(RAW DATA begins)

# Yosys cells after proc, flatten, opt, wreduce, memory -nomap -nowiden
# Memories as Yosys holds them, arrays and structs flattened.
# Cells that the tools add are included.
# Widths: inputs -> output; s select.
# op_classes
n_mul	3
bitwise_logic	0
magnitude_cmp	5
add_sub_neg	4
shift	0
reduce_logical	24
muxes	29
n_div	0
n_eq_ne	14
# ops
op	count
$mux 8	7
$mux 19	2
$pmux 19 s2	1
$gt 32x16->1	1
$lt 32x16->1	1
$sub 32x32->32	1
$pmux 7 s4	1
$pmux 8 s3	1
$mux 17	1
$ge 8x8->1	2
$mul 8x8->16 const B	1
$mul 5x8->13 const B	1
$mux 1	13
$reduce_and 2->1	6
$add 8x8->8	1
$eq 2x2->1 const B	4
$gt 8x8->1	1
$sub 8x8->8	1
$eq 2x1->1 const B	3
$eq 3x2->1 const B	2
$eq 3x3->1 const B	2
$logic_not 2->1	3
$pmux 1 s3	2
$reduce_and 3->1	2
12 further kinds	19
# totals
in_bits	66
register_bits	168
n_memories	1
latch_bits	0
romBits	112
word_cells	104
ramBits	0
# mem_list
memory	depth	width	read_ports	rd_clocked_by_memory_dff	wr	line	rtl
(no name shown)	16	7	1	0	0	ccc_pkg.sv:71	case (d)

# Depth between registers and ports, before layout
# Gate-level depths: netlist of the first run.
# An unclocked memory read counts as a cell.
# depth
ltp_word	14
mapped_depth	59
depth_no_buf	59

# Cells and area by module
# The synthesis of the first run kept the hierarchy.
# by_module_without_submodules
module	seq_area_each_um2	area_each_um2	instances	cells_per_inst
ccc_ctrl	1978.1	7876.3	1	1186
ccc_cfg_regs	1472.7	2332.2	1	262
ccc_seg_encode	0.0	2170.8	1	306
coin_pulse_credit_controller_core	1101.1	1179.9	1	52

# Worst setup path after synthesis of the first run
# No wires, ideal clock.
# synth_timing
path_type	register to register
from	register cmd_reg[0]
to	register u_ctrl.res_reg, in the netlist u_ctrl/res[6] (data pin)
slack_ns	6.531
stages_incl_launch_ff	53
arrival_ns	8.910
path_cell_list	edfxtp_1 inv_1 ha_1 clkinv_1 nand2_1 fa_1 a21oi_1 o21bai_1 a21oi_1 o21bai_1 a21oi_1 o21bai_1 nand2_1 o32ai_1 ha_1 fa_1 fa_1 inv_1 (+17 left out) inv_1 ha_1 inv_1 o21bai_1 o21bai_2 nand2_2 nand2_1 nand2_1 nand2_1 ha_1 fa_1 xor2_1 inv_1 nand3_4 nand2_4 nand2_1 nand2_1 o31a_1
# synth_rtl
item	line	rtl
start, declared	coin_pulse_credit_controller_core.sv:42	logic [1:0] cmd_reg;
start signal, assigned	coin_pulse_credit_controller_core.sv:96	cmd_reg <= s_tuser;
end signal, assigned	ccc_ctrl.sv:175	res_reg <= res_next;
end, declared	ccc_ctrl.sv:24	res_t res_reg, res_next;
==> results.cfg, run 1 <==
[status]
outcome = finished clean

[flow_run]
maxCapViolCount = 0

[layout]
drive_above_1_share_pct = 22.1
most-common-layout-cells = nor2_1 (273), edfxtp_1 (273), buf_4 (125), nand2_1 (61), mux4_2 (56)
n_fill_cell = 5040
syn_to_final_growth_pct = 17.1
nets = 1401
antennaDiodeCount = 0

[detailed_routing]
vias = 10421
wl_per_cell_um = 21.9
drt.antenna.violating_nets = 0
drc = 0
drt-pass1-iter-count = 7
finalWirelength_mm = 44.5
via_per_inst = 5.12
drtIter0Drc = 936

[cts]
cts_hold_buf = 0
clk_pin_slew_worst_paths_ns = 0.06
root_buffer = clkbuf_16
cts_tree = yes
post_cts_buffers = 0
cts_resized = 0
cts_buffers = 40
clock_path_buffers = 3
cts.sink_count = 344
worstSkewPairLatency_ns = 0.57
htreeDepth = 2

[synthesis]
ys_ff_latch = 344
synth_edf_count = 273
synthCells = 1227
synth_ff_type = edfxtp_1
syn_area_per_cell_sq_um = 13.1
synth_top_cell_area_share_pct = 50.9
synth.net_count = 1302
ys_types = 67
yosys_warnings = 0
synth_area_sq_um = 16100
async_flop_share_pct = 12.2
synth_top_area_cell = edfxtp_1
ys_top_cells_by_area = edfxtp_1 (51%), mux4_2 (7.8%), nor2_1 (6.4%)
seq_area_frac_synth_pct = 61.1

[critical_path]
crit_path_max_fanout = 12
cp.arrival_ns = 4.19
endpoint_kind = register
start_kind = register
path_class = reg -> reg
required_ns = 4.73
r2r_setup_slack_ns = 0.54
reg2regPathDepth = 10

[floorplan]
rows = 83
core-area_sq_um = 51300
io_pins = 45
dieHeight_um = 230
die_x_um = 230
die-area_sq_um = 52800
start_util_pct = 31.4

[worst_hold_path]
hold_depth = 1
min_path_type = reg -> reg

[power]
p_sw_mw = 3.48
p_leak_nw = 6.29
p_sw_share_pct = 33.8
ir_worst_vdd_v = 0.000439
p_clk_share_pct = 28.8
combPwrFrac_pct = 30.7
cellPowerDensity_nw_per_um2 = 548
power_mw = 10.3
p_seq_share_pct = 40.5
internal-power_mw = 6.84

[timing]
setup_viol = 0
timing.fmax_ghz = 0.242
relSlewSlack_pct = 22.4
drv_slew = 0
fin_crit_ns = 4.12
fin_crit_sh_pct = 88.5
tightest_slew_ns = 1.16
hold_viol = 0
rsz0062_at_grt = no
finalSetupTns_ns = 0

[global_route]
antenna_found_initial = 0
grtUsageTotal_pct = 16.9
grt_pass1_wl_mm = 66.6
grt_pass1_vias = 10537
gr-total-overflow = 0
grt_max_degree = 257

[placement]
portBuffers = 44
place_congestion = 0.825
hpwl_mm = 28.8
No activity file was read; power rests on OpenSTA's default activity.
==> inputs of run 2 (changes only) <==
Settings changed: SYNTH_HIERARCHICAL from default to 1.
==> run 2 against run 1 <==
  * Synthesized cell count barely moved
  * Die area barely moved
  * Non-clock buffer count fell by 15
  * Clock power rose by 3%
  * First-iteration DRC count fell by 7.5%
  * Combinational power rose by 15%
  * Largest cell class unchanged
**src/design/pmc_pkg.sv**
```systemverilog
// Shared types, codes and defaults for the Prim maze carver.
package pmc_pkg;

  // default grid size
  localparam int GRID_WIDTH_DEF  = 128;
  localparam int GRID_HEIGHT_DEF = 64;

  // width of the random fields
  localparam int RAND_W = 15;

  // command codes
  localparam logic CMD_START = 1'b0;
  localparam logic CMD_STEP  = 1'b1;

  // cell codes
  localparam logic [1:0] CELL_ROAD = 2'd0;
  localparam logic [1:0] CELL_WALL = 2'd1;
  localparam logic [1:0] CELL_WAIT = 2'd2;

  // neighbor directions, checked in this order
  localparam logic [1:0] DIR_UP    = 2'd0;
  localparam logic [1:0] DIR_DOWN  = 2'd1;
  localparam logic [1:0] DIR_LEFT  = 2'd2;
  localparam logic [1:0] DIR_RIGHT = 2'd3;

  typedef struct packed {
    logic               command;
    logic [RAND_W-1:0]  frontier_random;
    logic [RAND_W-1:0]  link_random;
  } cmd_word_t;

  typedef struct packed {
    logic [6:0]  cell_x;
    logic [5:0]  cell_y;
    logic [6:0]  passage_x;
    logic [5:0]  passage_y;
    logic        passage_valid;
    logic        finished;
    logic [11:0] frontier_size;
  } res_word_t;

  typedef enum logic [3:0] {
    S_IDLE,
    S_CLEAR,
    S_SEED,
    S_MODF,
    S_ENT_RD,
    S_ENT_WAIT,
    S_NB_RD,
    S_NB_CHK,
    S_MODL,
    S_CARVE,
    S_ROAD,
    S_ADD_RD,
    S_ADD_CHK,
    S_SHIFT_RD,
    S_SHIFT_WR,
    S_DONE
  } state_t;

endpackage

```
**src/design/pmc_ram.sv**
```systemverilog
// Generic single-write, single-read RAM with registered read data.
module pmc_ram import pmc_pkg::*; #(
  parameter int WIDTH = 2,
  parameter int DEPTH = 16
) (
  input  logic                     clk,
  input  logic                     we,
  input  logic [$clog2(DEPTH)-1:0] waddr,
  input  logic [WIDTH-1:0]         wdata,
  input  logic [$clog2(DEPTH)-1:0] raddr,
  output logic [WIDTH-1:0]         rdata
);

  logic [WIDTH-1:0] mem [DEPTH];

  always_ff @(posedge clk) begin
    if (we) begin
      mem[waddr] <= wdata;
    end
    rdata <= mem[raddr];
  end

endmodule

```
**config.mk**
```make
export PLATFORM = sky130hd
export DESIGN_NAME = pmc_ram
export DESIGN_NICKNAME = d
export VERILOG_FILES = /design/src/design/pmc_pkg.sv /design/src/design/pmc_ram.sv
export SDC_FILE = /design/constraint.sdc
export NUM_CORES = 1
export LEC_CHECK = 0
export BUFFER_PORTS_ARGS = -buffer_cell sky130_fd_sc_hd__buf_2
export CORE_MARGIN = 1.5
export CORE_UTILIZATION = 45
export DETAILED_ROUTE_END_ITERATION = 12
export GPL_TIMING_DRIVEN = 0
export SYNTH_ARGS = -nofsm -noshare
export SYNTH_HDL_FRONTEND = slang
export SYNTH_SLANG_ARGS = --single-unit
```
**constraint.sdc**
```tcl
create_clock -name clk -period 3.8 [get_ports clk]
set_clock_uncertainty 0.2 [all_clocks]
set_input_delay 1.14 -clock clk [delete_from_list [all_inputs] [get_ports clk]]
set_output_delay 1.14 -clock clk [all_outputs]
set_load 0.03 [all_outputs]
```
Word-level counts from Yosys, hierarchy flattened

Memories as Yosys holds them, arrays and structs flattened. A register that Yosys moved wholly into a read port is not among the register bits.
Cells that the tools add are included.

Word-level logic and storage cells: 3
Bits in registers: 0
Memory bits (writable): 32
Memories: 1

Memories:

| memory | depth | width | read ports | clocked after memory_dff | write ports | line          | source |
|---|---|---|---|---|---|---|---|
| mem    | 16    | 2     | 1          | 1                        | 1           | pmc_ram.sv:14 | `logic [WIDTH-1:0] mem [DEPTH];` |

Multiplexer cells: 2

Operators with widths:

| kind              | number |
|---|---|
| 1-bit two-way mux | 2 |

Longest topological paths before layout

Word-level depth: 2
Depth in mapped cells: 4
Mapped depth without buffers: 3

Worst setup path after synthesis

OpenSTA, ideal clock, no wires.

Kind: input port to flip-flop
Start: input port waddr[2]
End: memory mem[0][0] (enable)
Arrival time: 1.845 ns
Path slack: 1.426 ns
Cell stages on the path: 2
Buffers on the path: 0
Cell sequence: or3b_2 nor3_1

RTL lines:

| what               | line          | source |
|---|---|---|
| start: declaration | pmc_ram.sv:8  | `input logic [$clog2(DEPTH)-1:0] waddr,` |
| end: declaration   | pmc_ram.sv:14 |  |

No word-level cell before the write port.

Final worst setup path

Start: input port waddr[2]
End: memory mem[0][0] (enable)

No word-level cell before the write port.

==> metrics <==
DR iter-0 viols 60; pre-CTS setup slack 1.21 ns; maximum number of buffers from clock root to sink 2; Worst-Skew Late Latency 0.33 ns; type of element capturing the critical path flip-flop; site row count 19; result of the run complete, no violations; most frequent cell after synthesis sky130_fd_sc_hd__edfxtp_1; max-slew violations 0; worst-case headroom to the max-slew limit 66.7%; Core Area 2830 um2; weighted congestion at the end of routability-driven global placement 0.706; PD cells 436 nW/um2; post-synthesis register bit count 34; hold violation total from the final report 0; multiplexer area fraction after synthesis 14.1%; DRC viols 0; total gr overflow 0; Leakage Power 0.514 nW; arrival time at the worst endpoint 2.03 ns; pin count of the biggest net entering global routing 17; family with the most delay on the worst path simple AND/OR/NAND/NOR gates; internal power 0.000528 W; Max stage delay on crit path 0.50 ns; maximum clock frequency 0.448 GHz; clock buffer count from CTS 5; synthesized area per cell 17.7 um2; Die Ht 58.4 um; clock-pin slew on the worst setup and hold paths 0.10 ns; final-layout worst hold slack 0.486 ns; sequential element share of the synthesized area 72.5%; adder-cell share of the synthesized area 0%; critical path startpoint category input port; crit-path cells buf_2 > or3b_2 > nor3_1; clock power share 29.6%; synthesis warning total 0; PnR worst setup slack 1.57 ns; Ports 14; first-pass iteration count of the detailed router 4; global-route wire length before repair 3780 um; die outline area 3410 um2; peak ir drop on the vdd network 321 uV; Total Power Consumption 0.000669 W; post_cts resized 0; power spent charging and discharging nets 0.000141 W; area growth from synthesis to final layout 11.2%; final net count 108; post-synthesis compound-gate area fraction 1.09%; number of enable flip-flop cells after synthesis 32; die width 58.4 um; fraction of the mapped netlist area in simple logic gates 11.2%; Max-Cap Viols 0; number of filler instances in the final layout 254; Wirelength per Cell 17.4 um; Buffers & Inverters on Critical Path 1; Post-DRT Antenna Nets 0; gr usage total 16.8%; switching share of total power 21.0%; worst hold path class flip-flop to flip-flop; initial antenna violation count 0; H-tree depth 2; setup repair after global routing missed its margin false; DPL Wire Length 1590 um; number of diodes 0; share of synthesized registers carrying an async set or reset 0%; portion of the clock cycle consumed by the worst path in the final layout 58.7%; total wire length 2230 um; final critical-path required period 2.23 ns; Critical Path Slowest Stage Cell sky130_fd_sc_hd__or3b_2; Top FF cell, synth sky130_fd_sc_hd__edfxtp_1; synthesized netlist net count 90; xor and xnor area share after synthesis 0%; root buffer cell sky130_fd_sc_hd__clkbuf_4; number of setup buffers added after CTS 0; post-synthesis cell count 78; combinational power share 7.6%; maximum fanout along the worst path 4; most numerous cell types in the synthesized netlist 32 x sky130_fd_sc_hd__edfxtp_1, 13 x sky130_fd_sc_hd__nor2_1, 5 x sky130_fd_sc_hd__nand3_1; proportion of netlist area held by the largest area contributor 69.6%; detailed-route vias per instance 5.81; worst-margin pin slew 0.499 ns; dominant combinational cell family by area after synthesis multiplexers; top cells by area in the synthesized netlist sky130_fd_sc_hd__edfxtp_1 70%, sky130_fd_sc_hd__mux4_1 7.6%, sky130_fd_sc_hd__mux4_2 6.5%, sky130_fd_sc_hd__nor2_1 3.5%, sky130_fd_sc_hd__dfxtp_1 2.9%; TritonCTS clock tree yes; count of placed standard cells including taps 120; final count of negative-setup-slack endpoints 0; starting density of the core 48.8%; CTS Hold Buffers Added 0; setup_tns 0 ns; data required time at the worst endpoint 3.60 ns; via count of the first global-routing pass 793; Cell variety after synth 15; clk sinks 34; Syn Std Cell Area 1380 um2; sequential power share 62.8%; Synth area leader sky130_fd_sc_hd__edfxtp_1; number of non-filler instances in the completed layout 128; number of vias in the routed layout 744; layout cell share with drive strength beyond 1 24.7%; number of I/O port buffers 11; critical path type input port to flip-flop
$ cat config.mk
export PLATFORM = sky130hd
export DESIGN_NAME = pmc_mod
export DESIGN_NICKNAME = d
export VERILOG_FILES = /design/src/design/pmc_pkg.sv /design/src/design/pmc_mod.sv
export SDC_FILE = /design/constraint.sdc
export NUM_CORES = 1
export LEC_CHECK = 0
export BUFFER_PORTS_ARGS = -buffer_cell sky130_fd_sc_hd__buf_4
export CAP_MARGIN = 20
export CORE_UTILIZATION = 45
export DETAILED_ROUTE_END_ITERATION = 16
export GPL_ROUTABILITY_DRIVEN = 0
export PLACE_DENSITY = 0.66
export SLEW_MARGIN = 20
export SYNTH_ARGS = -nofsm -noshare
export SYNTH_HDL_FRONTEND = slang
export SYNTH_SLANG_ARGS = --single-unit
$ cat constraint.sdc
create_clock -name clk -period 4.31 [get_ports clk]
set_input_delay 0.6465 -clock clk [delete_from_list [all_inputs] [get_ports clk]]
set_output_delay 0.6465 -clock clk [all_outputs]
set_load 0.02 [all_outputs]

(RAW DATA ends)
(RAW DATA begins)

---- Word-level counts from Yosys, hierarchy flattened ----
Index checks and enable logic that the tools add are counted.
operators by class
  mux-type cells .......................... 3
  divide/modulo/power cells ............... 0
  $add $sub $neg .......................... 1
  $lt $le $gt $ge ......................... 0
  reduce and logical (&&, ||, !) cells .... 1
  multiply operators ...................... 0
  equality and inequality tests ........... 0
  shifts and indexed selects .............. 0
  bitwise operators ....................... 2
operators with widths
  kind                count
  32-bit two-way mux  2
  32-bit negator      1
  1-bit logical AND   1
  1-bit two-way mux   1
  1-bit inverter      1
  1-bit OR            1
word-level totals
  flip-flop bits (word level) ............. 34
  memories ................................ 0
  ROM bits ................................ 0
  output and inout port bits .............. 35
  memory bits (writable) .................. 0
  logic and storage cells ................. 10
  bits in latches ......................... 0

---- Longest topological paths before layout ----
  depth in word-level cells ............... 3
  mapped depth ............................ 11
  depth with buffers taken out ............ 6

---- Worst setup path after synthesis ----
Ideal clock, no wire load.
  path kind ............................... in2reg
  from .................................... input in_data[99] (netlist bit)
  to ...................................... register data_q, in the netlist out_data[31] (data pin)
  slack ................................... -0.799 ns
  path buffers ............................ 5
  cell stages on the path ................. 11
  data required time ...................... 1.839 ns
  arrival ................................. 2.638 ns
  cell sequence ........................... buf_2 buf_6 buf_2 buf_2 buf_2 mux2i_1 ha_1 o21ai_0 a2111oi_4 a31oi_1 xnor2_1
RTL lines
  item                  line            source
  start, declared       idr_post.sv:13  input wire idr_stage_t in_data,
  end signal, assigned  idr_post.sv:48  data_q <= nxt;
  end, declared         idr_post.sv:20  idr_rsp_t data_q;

(RAW DATA ends)
(RAW DATA begins)

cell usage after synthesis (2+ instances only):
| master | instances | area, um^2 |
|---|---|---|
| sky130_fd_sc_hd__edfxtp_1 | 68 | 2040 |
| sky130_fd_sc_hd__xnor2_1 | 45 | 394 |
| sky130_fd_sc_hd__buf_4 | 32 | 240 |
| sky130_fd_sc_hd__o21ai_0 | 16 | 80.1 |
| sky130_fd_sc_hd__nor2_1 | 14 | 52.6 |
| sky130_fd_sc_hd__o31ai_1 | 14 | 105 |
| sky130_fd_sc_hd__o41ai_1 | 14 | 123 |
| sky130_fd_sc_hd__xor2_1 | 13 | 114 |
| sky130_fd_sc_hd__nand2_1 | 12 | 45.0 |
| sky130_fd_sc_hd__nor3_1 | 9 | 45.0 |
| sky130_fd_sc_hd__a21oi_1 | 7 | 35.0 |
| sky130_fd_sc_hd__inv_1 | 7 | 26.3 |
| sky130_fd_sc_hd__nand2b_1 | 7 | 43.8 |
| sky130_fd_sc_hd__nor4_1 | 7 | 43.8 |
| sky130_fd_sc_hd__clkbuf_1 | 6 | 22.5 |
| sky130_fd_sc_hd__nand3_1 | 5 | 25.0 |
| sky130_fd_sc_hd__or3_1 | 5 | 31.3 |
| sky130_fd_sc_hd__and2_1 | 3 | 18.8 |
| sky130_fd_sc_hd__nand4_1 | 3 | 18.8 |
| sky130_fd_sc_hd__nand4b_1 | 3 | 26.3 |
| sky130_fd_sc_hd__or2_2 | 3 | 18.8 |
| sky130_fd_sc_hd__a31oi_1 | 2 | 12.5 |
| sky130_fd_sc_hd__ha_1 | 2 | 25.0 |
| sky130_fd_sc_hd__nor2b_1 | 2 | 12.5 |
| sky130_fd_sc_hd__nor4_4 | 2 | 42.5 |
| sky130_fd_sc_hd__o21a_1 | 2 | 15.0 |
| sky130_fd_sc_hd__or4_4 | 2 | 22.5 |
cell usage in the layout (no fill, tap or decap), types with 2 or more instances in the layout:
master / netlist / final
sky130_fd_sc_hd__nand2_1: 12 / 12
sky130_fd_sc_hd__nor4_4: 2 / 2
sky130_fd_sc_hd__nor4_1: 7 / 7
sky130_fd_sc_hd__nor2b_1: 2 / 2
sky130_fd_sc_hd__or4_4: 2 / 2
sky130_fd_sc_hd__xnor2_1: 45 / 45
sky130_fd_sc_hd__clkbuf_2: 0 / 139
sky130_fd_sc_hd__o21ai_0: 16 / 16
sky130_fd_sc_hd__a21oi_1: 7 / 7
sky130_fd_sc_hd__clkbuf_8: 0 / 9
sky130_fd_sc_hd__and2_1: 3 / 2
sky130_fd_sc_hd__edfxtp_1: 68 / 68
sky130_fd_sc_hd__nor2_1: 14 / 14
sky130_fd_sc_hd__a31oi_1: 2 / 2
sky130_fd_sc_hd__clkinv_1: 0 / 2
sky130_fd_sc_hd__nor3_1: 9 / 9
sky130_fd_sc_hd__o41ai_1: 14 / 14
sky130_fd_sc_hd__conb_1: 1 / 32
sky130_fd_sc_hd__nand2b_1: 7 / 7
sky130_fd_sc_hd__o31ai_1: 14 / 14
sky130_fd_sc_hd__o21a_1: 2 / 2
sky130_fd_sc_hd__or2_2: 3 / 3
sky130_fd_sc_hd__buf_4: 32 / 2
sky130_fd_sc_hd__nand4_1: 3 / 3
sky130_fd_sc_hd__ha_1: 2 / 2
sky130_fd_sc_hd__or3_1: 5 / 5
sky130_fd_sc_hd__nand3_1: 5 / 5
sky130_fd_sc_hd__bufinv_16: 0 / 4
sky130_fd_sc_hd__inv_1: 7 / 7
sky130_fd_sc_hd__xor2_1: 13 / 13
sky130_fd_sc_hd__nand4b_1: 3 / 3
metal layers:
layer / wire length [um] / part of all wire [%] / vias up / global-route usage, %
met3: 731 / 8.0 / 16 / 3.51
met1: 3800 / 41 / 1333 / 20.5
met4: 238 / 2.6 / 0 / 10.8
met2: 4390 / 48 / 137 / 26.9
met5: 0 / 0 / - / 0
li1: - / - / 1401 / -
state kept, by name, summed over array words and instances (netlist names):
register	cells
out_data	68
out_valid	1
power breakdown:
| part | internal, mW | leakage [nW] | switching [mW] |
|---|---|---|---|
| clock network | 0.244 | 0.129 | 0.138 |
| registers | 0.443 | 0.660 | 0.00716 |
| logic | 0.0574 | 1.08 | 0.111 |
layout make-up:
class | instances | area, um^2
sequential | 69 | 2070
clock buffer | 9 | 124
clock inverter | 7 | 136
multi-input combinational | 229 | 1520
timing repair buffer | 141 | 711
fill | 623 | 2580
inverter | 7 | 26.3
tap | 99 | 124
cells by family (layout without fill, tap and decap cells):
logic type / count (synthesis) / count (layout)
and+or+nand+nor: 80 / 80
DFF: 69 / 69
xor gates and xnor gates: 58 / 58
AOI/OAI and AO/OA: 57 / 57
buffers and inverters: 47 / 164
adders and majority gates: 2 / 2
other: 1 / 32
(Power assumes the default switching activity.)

(RAW DATA ends)

# [REQUIRED WORK]
What is needed is a single figure, the number of lines in the entries above that contain "only".

# [SOLUTION]
2